Prices for agricultural land in Britain are continuing to rise, driven by a 20pc decline in the amount of land being advertised on the open market.
Farmland prices in England rose by 5.4pc in the first quarter of this year to £5,397/ac (€6,441/ac), according to the quarterly survey, the Knight Frank Farmland Index.
This is the highest level recorded by the index and land prices are expected to increase further by the end of this year.
Comparable land prices for March last year and March 2008 were £4,673/ac (€5,573/ac) and £4,621/ac (€5,511/ac).
The findings of the British survey stand in stark contrast to the land market here at home, where prices have fallen by more than 50pc since the height of the boom.
“The strong performance of the English farmland market that we saw at the end of the last decade has continued this year,” said Andrew Shirley, head of rural land research at Knight Frank.
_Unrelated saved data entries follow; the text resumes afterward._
**src/rtl/mem_stage_sram_ctrl.sv**
```systemverilog
// mem_stage_sram_ctrl: memory stage running 32-bit loads/stores as two 16-bit SRAM phases; MEM_RANGE_CHECK_EN enables address range checking
module mem_stage_sram_ctrl #(
  parameter int ADDR_LEN    = 32,
  parameter int SRAM_ADDR_W = 18,
  parameter int SRAM_WAIT   = 1,
  parameter int MEM_BASE    = 1024
) (
  input  logic                   clk,
  input  logic                   rst,
  input  logic [ADDR_LEN-1:0]    alu_res,
  input  logic [ADDR_LEN-1:0]    val_rm,
  input  logic                   mem_w_en,
  input  logic                   mem_r_en,
  input  logic                   wb_en,
  input  logic [3:0]             dest,
  output logic                   wb_en_out,
  output logic [3:0]             dest_out,
  output logic [ADDR_LEN-1:0]    alu_res_out,
  output logic [ADDR_LEN-1:0]    mem_rdata,
  output logic                   ready,
  output logic                   addr_err,
  output logic [SRAM_ADDR_W-1:0] sram_addr,
  output logic [15:0]            sram_dq_out,
  output logic                   sram_dq_oe,
  input  logic [15:0]            sram_dq_in,
  output logic                   sram_we_n
);
  typedef enum logic [2:0] {IDLE, WR_LO, WR_HI, RD_LO, RD_HI, DONE} state_t;
  state_t state, state_n, cur;
  logic [2:0] cnt, cnt_n, cur_cnt;
  logic [15:0] buf_lo;
  logic [SRAM_ADDR_W-2:0] word;
  logic req, bad, last, ph, hi, wr;
  assign wb_en_out = wb_en;
  assign dest_out = dest;
  assign alu_res_out = alu_res;
  assign req = mem_w_en | mem_r_en;
  assign word = (SRAM_ADDR_W-1)'((alu_res - ADDR_LEN'(MEM_BASE)) >> 2);
  assign ready = (state == IDLE && !req) || state == DONE;
`ifdef MEM_RANGE_CHECK_EN
  localparam logic [ADDR_LEN:0] LO_LIM = (ADDR_LEN+1)'(MEM_BASE);
  localparam logic [ADDR_LEN:0] HI_LIM = LO_LIM + ((ADDR_LEN+1)'(4) << (SRAM_ADDR_W-1));
  logic err;
  assign bad = {1'b0, alu_res} < LO_LIM || {1'b0, alu_res} >= HI_LIM || alu_res[1:0] != 2'b00;
  // a rejected request always lands in DONE next, so the flag marks exactly that cycle
  always_ff @(posedge clk) err <= !rst && state == IDLE && req && bad;
  assign addr_err = err;
`else
  assign bad = 1'b0;
  assign addr_err = 1'b0;
`endif
  // an accepted request in IDLE already acts as the first cycle of its LO phase
  always_comb begin
    cur = (state == IDLE && req && !bad) ? (mem_w_en ? WR_LO : RD_LO) : state;
    cur_cnt = state == IDLE ? 3'd0 : cnt;
    last = cur_cnt == 3'(SRAM_WAIT);
    ph = cur != IDLE && cur != DONE;
    hi = cur == WR_HI || cur == RD_HI;
    wr = cur == WR_LO || cur == WR_HI;
    state_n = cur == IDLE ? (req ? DONE : IDLE) : cur == DONE ? IDLE : !last ? cur :
              cur == WR_LO ? WR_HI : cur == RD_LO ? RD_HI : DONE;
    cnt_n = (ph && !last) ? cur_cnt + 3'd1 : 3'd0;
    sram_we_n = rst || !wr;
    sram_dq_oe = !rst && wr;
    sram_addr = (!rst && ph) ? {word, hi} : '0;
    sram_dq_out = (!rst && wr) ? (hi ? val_rm[31:16] : val_rm[15:0]) : 16'h0;
  end
  // state register; reset abandons any access in flight
  always_ff @(posedge clk) begin
    state <= rst ? IDLE : state_n;
    cnt <= rst ? 3'd0 : cnt_n;
  end
  // capture read halves at the end of each phase; the result only moves when a load finishes
  always_ff @(posedge clk) begin
    if (rst) begin
      buf_lo <= 16'h0;
      mem_rdata <= '0;
    end else begin
      if (cur == RD_LO && last) buf_lo <= sram_dq_in;
      if (cur == RD_HI && last) mem_rdata <= {sram_dq_in, buf_lo};
      else if (state == IDLE && bad && mem_r_en && !mem_w_en) mem_rdata <= '0;
    end
  end
endmodule

```
**config.mk**
```make
export PLATFORM = sky130hd
export DESIGN_NAME = mem_stage_sram_ctrl
export DESIGN_NICKNAME = d
export VERILOG_FILES = /design/src/rtl/mem_stage_sram_ctrl.sv
export SDC_FILE = /design/constraint.sdc
export NUM_CORES = 1
export LEC_CHECK = 0
export CAP_MARGIN = 25
export CORE_MARGIN = 10
export CORE_UTILIZATION = 40
export DETAILED_ROUTE_END_ITERATION = 10
export DONT_BUFFER_PORTS = 1
export HOLD_SLACK_MARGIN = 0.1
export PLACE_DENSITY = 0.63
export SLEW_MARGIN = 20
export SYNTH_ARGS = -nofsm -noshare
export SYNTH_HDL_FRONTEND = slang
export SYNTH_SLANG_ARGS = --single-unit
```
**constraint.sdc**
```tcl
create_clock -name clk -period 5.3 [get_ports clk]
set_input_delay 1.06 -clock clk [delete_from_list [all_inputs] [get_ports clk]]
set_output_delay 1.06 -clock clk [all_outputs]
set_load 0.02 [all_outputs]
```
==> flow_summary.json, run 1 <==
{
  "core_mm2": 0.00729,
  "worstPathRequired_ps": 4240,
  "synth-edff-count": 0,
  "clockRootBuffer": "clkbuf_8",
  "synthSimpleGateAreaFrac_pct": 26.4,
  "fin_crit_ps": 3880,
  "die-area_mm2": 0.0114,
  "placedCellCount": 420,
  "p_per_area_mw_per_mm2": 294,
  "ctsHoldBuffers": 0,
  "synth.mux.area_fraction_pct": 11.0,
  "tns_ps": 0,
  "critPathLaunchType": "primary input",
  "synth_warnings": 0,
  "synth_top_cell_by_area": "dfxtp_1",
  "postSynthAreaPerCell_um2": 7.97,
  "grt_first_pass_wirelength_um": 11300,
  "drt_iter0_drc": 73,
  "worstMarginPinSlew_ps": 953,
  "post-route-period-util_pct": 73.2,
  "worstHoldPathType": "reg -> reg",
  "cts_setup_buffers": 0,
  "antenna_cells": 0,
  "slew_viol_final": 0,
  "slowest_delay_ps": 550,
  "cts_resized": 0,
  "synth-main-ff-cell": "dfxtp_1",
  "cpLargestDelayFamily": "simple AND/OR/NAND/NOR gates",
  "portBuffers": 0,
  "io_pins": 196,
  "worst-path-buf-inv": 0,
  "insertion_delay_ps": 300,
  "drc": 0,
  "drv_cap": 0,
  "grt_pass1_vias": 2143,
  "die-width_um": 107,
  "fmax_ghz": 0.258,
  "gp_routability_congestion": 0.719,
  "place_area_mm2": 0.00277,
  "crit_chain": "or4_1 -> a21oi_1 -> or2_1 -> nor3_1",
  "clk_path_buf_depth": 2,
  "synth_top_family_by_area": "simple AND/OR/NAND/NOR gates",
  "synth_xor_area_share_pct": 2.04,
  "cts_made_buffers": 5,
  "grt_usage_pct": 11.9,
  "synth_compound_area_share_pct": 8.91,
  "cp.arrival_ps": 2820,
  "ys_seq_area_share_pct": 36.0,
  "critPathKind": "in -> out",
  "ant_nets": 0,
  "total_power_mw": 0.839,
  "nets": 420,
  "start_util_pct": 41.2,
  "synth_nets": 469,
  "nFillCells": 772,
  "worst_setup_path_end_kind": "primary output",
  "die_h_um": 107,
  "via_per_inst": 5.05,
  "cts.htree.levels": 2,
  "final_cells": 427,
  "netlist_instances": 377,
  "finClkSkew_ps": 7.42,
  "area_growth_pct": -5.16,
  "dr.pass1.iters": 4,
  "antenna_found_initial": 0,
  "p_leak_nw": 0.929,
  "synth-seq-cells": 54,
  "dpl.hpwl_um": 5270,
  "vias": 2157,
  "rows": 31,
  "layout-drive-gt1-share_pct": 4.88,
  "slowest_stage": "a21oi_1",
  "rsz0062_at_grt": "no",
  "worstPathMaxFanout": 14,
  "synth_cell_types": 35,
  "postRouteWirelength_um": 7090,
  "synthArstFlopShare_pct": 0,
  "finalHoldViolCount": 0,
  "ir_drop_v": 0.0000895,
  "cts_tree": "yes",
  "synth_fa_ha_area_share_pct": 1.25,
  "syn-cell-area_mm2": 0.00300,
  "grt_overflow": 0,
  "cts_sinks": 54,
  "grt_start_max_net_pins": 70,
  "path_clk_slew_ps": 100,
  "yosysTopAreaCellShare_pct": 36.0,
  "wl_per_cell_um": 16.6,
  "maxSlewHeadroom_pct": 36.4,
  "finalSetupViolCount": 0,
  "synth_area_leaders": "dfxtp_1 36%, mux2i_1 11%, buf_4 10%, nand2_1 8.7%, nand2b_1 7.3%",
  "status": "finished, final reports clean",
  "yosys.cell_count.top_type": "nand2_1",
  "synth_common_cells": "70 x nand2_1, 54 x dfxtp_1, 40 x buf_4, 36 x a21oi_1, 35 x nand2b_1",
  "finalInstanceArea_mm2": 0.00285
}
## flip-flops by register name, indices dropped and copies added (netlist names)
| name | count |
|---|---|
| buf_lo | 16 |
| state | 3 |
| mem_rdata | 32 |
| cnt | 3 |
## layer usage
metal | share of wire [%] | global-route usage, % | up-vias
met2 | 48 | 19.5 | 81
met5 | 0 | 0 | -
met1 | 40 | 13.6 | 984
met4 | 1.1 | 3.48 | 0
li1 | - | - | 1077
met3 | 11 | 5.51 | 15
## worst reg2reg max path: cells and delay by family (launching register included)
kind / cells / cell delay [ps]
AO/OA/AOI/OAI: 1 / 160
adder cells (fa/ha/maj): 1 / 250
buffers and inverters: 1 / 240
flip-flops: 1 / 480
AND/OR/NAND/NOR: 5 / 1400
## power breakdown
| part | leakage [nW] | total [mW] | switching [mW] | internal, mW |
|---|---|---|---|---|
| Combinational | 0.449 | 0.178 | 0.114 | 0.0635 |
| Clock | 0.0444 | 0.225 | 0.134 | 0.0917 |
| Sequential | 0.436 | 0.436 | 0.0178 | 0.418 |
## cells in the final DEF, fill, tap and decap left out, drive strengths merged, types with 2 or more instances in the layout
master  count
nor2       35
a211oi      2
nand2b     35
inv         7
mux2i      32
nand2      70
nor3        4
xor2        4
o211ai      2
ha          3
or4         2
or3         3
xnor2       3
dfxtp      54
nor3b       2
and2        9
nand3b      2
clkbuf      5
o31ai       3
buf         4
a21oi      36
## cell families after synthesis
family | count (synthesis)
other cells | 1
flops | 54
mux | 33
simple gates | 166
xor+xnor | 7
fa+ha+maj | 3
buf+inv | 66
compound gates | 47
## final cells by class
cell class,count,area [um^2],area share [%]
repair buffers,4,37.5,1.32
clock inverters,2,13.8,0.483
well taps,99,124,4.35
multi-input cells,257,1500,52.7
inverters,6,22.5,0.791
clock buffers,5,68.8,2.42
flip-flops and latches,54,1080,37.9
## path summary, 6_finish.rpt
| kind | depth (start not counted) | slack (ps) | start | endpoint |
|---|---|---|---|---|
| setup / recovery | 4 | 1420 | mem_r_en | sram_addr[0] |
| setup reg to reg | 8 | 2720 | state[0] | mem_rdata[20] |
| hold reg to reg | 2 | 450 | buf_lo[10] | mem_rdata[10] |
| hold / removal | 2 | 450 | buf_lo[10] | mem_rdata[10] |
## stage by stage
step                hold WS [ps]  setup slack, ps  utilization [%]
finish                       446             1420             39.1
global placement             433             1400             37.7
detailed placement           438             1390             37.9
global route                 459             1310             39.1
floorplan                    432             1690                -
CTS                          447             1390             39.1
Note: power is estimated with default switching activity, not from simulation.
==> inputs of run 2 (changes only) <==
PLACE_DENSITY = 0.65   (was 0.63)
clock period = 3.19 ns   (was 5.3 ns; I/O delays follow)
==> run 2 against run 1 <==
Global-route usage fell by 0.080 points; combinational power increased by 69%; hold slack lost 42 ps; clock skew decreased by 1.2 ps; highest routed layer unchanged; clock power up 110%; critical path depth did not move; register-to-register slack got worse by 1800 ps; critical path type is now reg -> out; sequential share of layout area is 0.51 points lower; count of clock-buffer cells in the layout unchanged; die area unchanged.
==> flow_summary.json, run 2 (synthesis gave the netlist of run 1 again) <==
{
  "via_per_inst": 5.03,
  "core_mm2": 0.00729,
  "maxSlewHeadroom_pct": 56.5,
  "cts.htree.levels": 2,
  "area_growth_pct": -3.87,
  "drv_cap": 0,
  "reg.largest.list": "mem_rdata: 32 flops, buf_lo: 16 flops",
  "slowest_delay_ps": 680,
  "drc": 0,
  "rows": 31,
  "final_cell_mix": "70 x nand2_1, 54 x dfxtp_1, 36 x a21oi_1",
  "finalHoldViolCount": 0,
  "nets": 422,
  "grt_first_pass_wirelength_um": 11400,
  "cpLargestDelayFamily": "simple AND/OR/NAND/NOR gates",
  "grt_overflow": 0,
  "worst_setup_path_end_kind": "primary output",
  "worstHoldPathType": "in -> reg",
  "swShare_pct": 30.3,
  "switching_power_mw": 0.451,
  "wl_per_cell_um": 17.0,
  "path_clk_slew_ps": 100,
  "portBuffers": 0,
  "cts_sinks": 54,
  "insertion_delay_ps": 300,
  "worstPathRequired_ps": 2550,
  "clk_path_buf_depth": 2,
  "seqCellArea_mm2": 0.00108,
  "fin_crit_ps": 2870,
  "placedCellCount": 422,
  "r2r-end": "mem_rdata[13]",
  "p_int_mw": 1.04,
  "ctsHoldBuffers": 0,
  "postRouteWirelength_um": 7330,
  "dr.pass1.iters": 4,
  "pwr-share-comb_pct": 20.2,
  "die_h_um": 107,
  "vias": 2161,
  "grt_pass1_vias": 2162,
  "p_per_area_mw_per_mm2": 515,
  "critPathKind": "reg -> out",
  "worstSetupEndpoint": "sram_addr[0]",
  "final_common_cell": "nand2_1",
  "worstMarginPinSlew_ps": 647,
  "rrSetupSlack_ps": 880,
  "post-route-period-util_pct": 89.9,
  "cts_tree": "yes",
  "slowest_stage": "dfxtp_1",
  "cp.arrival_ps": 2230,
  "tns_ps": 0,
  "p_leak_nw": 0.942,
  "p_seq_share_pct": 48.7,
  "rsz0062_at_grt": "no",
  "top_register": "mem_rdata",
  "fin_util_pct": 39.6,
  "start_util_pct": 41.2,
  "cts_made_buffers": 5,
  "clockRootBuffer": "clkbuf_8",
  "largest_register_ffs": 32,
  "io_pins": 196,
  "cts_setup_buffers": 0,
  "grt_usage_pct": 11.8,
  "critical_path_cell_count": 4,
  "place_area_mm2": 0.00277,
  "drt_iter0_drc": 138,
  "cts_resized": 0,
  "antenna_cells": 0,
  "critPathLaunchType": "flop",
  "finalSetupViolCount": 0,
  "fmax_ghz": 0.349,
  "dpl.hpwl_um": 5350,
  "finClkSkew_ps": 6.20,
  "antenna_found_initial": 0,
  "worst-path-buf-inv": 0,
  "ir_drop_v": 0.000176,
  "crit_chain": "or4_1 -> a21oi_1 -> or2_1 -> nor3_1",
  "ant_nets": 0,
  "final_cells": 430,
  "grt_start_max_net_pins": 70,
  "finalInstanceArea_mm2": 0.00289,
  "slew_viol_final": 0,
  "layout-drive-gt1-share_pct": 5.74,
  "multi_input_area_mm2": 0.00150,
  "clkPwrFrac_pct": 31.0,
  "status": "finished, final reports clean",
  "r2r_start": "state[0]",
  "nFillCells": 764,
  "die-width_um": 107,
  "r2r_cells": 8,
  "gp_routability_congestion": 0.732,
  "worstPathMaxFanout": 17,
  "cp-startpoint": "state[0]",
  "die-area_mm2": 0.0114
}
==> run 2: cell types whose count changed in the layout (fill, tap and decap cells not counted) <==
| cell | change |
|---|---|
| buf_4 | +3 |
| clkinvlp_4 | +2 |
| buf_8 | -1 |
| bufinv_16 | +1 |
| clkinv_2 | -1 |
| inv_6 | -1 |
==> run 2: power by group through the flow <==
stage	clock network [mW]	registers (mW)	logic (mW)
3_5_place_dp	0	0.740	0.304
5_1_grt	0.508	0.731	0.330
6_report	0.462	0.725	0.301
4_1_cts	0.486	0.725	0.306
3_3_place_gp	0	0.739	0.300
2_1_floorplan	0	0.721	0.366
==> run 2: worst min path at each step <==
stage | startpoint | end | cells after the start
after floorplan | buf_lo[0] | mem_rdata[0] | 2
after global placement | buf_lo[13] | mem_rdata[13] | 2
after detailed placement | buf_lo[8] | mem_rdata[8] | 2
after CTS | rst | mem_rdata[10] | 1
after global routing | rst | mem_rdata[10] | 1
final | rst | state[0] | 1
==> run 2: layer usage <==
| metal | global-route usage [%] | wire (um) | vias to the layer above |
|---|---|---|---|
| met3 | 4.91 | 724 | 9 |
| met5 | 0 | 0 | - |
| met2 | 19.9 | 3570 | 89 |
| met1 | 13.3 | 2960 | 982 |
| met4 | 3.68 | 75 | 0 |
| li1 | - | - | 1081 |
==> run 2: area by class of cell <==
cell class	count	area share (%)
Multi-Input combinational cell	257	52.0
Sequential cell	54	37.4
Tap cell	99	4.29
Clock buffer	5	2.38
Clock inverter	3	1.56
Timing Repair Buffer	6	1.56
Inverter	6	0.780
==> run 2: worst register-to-register path, cell delays in order (launching register included) <==
cell and delay (ps):
dfxtp_1 490, or3_1 460, and2_1 200, ha_1 250, nand2b_1 140, or3_1 120
buf_4 330, nand2_1 100, a21oi_1 160
==> run 2: stage by stage <==
stage | total power, mW | hold slack [ps] | worst slack (ps)
6_report | 1.49 | 405 | 321
5_1_grt | 1.57 | 378 | 106
4_1_cts | 1.52 | 379 | 278
3_5_place_dp | 1.04 | 438 | 552
3_3_place_gp | 1.04 | 432 | 554
2_1_floorplan | 1.09 | 432 | 423
==> inputs of run 3 (changes only) <==
CORE_UTILIZATION = 30   (was 40)
CTS_BUF_LIST = sky130_fd_sc_hd__clkbuf_4 sky130_fd_sc_hd__clkbuf_8   (was unset)
PLACE_DENSITY = 0.54   (was 0.65)
==> run 3 against run 2 <==
Count of clock-buffer cells in the layout unchanged; sequential share of layout area is 0.67 points lower; non-clock buffer count rose by 1; fmax shrank 4.1%; power up 1.5%; combinational power up 5%; clock skew up 5.2 ps; register-to-register slack is essentially flat; final area up 1.8%; hold slack better by 3.4 ps; first-iteration DRC count shrank 6.5%; critical endpoint unchanged; largest cell class unchanged.
==> flow_summary.json, run 3 (synthesis gave the netlist of run 1 again) <==
{
  "status": "finished, final reports clean",
  "nets": 423,
  "dp_slack_ps": 431,
  "clockRootBuffer": "clkbuf_8",
  "finClkSkew_ps": 11.4,
  "rrSetupSlack_ps": 890,
  "pwr-share-comb_pct": 21.0,
  "critPathLaunchType": "flop",
  "grt_usage_pct": 10.2,
  "fin_crit_ps": 2990,
  "clkPwrFrac_pct": 31.5,
  "grt_overflow": 0,
  "grt_start_max_net_pins": 70,
  "antenna_found_initial": 0,
  "finalInstanceArea_mm2": 0.00294,
  "cts_setup_buffers": 0,
  "final_common_cell": "nand2_1",
  "grt_pass1_vias": 2229,
  "p_per_area_mw_per_mm2": 514,
  "maxSlewHeadroom_pct": 51.1,
  "worstPathRequired_ps": 2550,
  "portBuffers": 0,
  "finalHoldViolCount": 0,
  "post-route-period-util_pct": 93.8,
  "grt-busiest-layer": "met2",
  "path_clk_slew_ps": 100,
  "io_pins": 196,
  "start_util_pct": 30.7,
  "drt_iter0_drc": 129,
  "antenna_cells": 0,
  "worstMarginPinSlew_ps": 729,
  "fmax_ghz": 0.334,
  "ir_drop_v": 0.000234,
  "cp.arrival_ps": 2350,
  "cts_sinks": 54,
  "r2r_cells": 9,
  "tns_ps": 0,
  "core_mm2": 0.00977,
  "die-area_mm2": 0.0144,
  "grt_first_pass_wirelength_um": 12100,
  "die_h_um": 120,
  "area_growth_pct": -2.12,
  "clk_path_buf_depth": 2,
  "finalSetupViolCount": 0,
  "cts.htree.levels": 2,
  "global_route.usage.met2_pct": 17.2,
  "worstPathMaxFanout": 14,
  "cts_made_buffers": 5,
  "final_cells": 465,
  "holdPathEnd": "mem_rdata[7]",
  "rsz0062_at_grt": "no",
  "drv_cap": 0,
  "setup_slack_ps": 198,
  "grtUsageMet3_pct": 4.69,
  "gp_routability_congestion": 0.701,
  "die-width_um": 120,
  "vias": 2215,
  "insertion_delay_ps": 310,
  "via_per_inst": 4.76,
  "p_int_mw": 1.05,
  "postRouteWirelength_um": 7880,
  "cts_resized": 0,
  "r2r-end": "mem_rdata[13]",
  "p_leak_nw": 0.955,
  "use_met1_pct": 11.5,
  "placedCellCount": 457,
  "min_from": "rst",
  "p_seq_share_pct": 47.4,
  "ctsHoldBuffers": 0,
  "slew_viol_final": 0,
  "dpl.hpwl_um": 5930,
  "swShare_pct": 30.7,
  "rows": 36,
  "worst_setup_path_end_kind": "primary output",
  "largest_register_ffs": 32,
  "switching_power_mw": 0.464,
  "r2r_start": "state[0]",
  "dr.pass1.iters": 5,
  "cts_tree": "yes",
  "final_cell_mix": "70 x nand2_1, 54 x dfxtp_1, 36 x a21oi_1",
  "drc": 0,
  "worstHoldPathType": "in -> reg",
  "place_area_mm2": 0.00282,
  "critPathKind": "reg -> out",
  "layout-drive-gt1-share_pct": 6.02,
  "top_register": "mem_rdata",
  "wl_per_cell_um": 16.9,
  "ant_nets": 0,
  "hold_depth": 1,
  "reg.largest.list": "mem_rdata: 32 flops, buf_lo: 16 flops"
}
## run 3: through the flow
step	power [mW]	hold slack (ps)	util, %
floorplan	1.09	432	-
global placement	1.05	434	28.9
detailed placement	1.05	440	28.9
CTS	1.53	382	30.1
global route	1.59	373	30.1
finish	1.51	408	30.1
## run 3: area by class of cell
class	instances	area, um^2
fill	1050	6830
multi-input combinational	257	1500
sequential	54	1080
tap	133	166
clock buffer	5	68.8
timing repair buffer	7	52.6
clock inverter	3	47.5
inverter	6	22.5
## run 3: how the worst max path moves through the flow
stage / endpoint / from / slack, ps / cells after the start
finish: sram_addr[0] / state[2] / 200 / 5
global route: sram_addr[0] / state[2] / 40 / 5
CTS: sram_addr[0] / state[2] / 180 / 5
detailed placement: sram_addr[0] / mem_r_en / 430 / 5
global placement: sram_addr[0] / mem_r_en / 460 / 5
floorplan: sram_addr[11] / mem_r_en / 420 / 6
## run 3: per-layer routing
layer / share of wire [%] / vias to the layer above
met5: 0 / -
met1: 41 / 1031
met4: 0.61 / 0
met3: 10 / 4
met2: 49 / 92
li1: - / 1088
## run 3: worst max-delay path, cell delays in order (launching register included)
cell     delay [ps]
dfxtp_1         610
or4_1           180
a21oi_1          60
buf_4           180
or2_1           380
nor3_1          630
## run 3: power by group through the flow
stage	Sequential, mW	Combinational [mW]	Clock [mW]
after floorplan	0.721	0.366	0
final	0.716	0.317	0.476
after detailed placement	0.732	0.321	0
after global routing	0.721	0.347	0.523
after global placement	0.731	0.317	0
after CTS	0.717	0.322	0.495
“Average prices have risen by 5.4pc to £5,397/ac so far this year and we predict they could rise by a further 10pc during the rest of this year,” he said.
“A shortage of farmland for sale, combined with demand from investors and overseas buyers, has helped to ensure values continue to rise,” he added.
According to the survey, demand over the past 12 months has increased by 10pc, while supply has fallen 13pc.
“Investors, including those from overseas, are becoming more active in the market and, along with lifestyle buyers, accounted for virtually all of Knight Frank’s farmland sales so far this year,” confirmed Mr Shirley.
There appears to be no distinct pattern regarding overseas buyers.
“Unlike the last decade when we saw large numbers of investors and farmers from Ireland and Scandinavia in the market, buyers this year have, so far, come from countries covering three different continents,” said Mr Shirley.
There are some signs that the English market could accelerate further this year, with a distinct increase in the number of enquiries from potential sellers since the UK general election last month.
According to estate agent Tim Howard, from Howkins & Harrison, in Warwickshire, sellers put the brakes on prior to the May 6 election.
“The election caused a lot of people to think twice about marketing their property,” he claimed.
“Since then we have had more calls about selling farms,” he said.
As for buying agricultural land, demand still remains high.
“Finance for agricultural land, while hard to obtain in terms of the legal process, is still very cheap to borrow,” he added.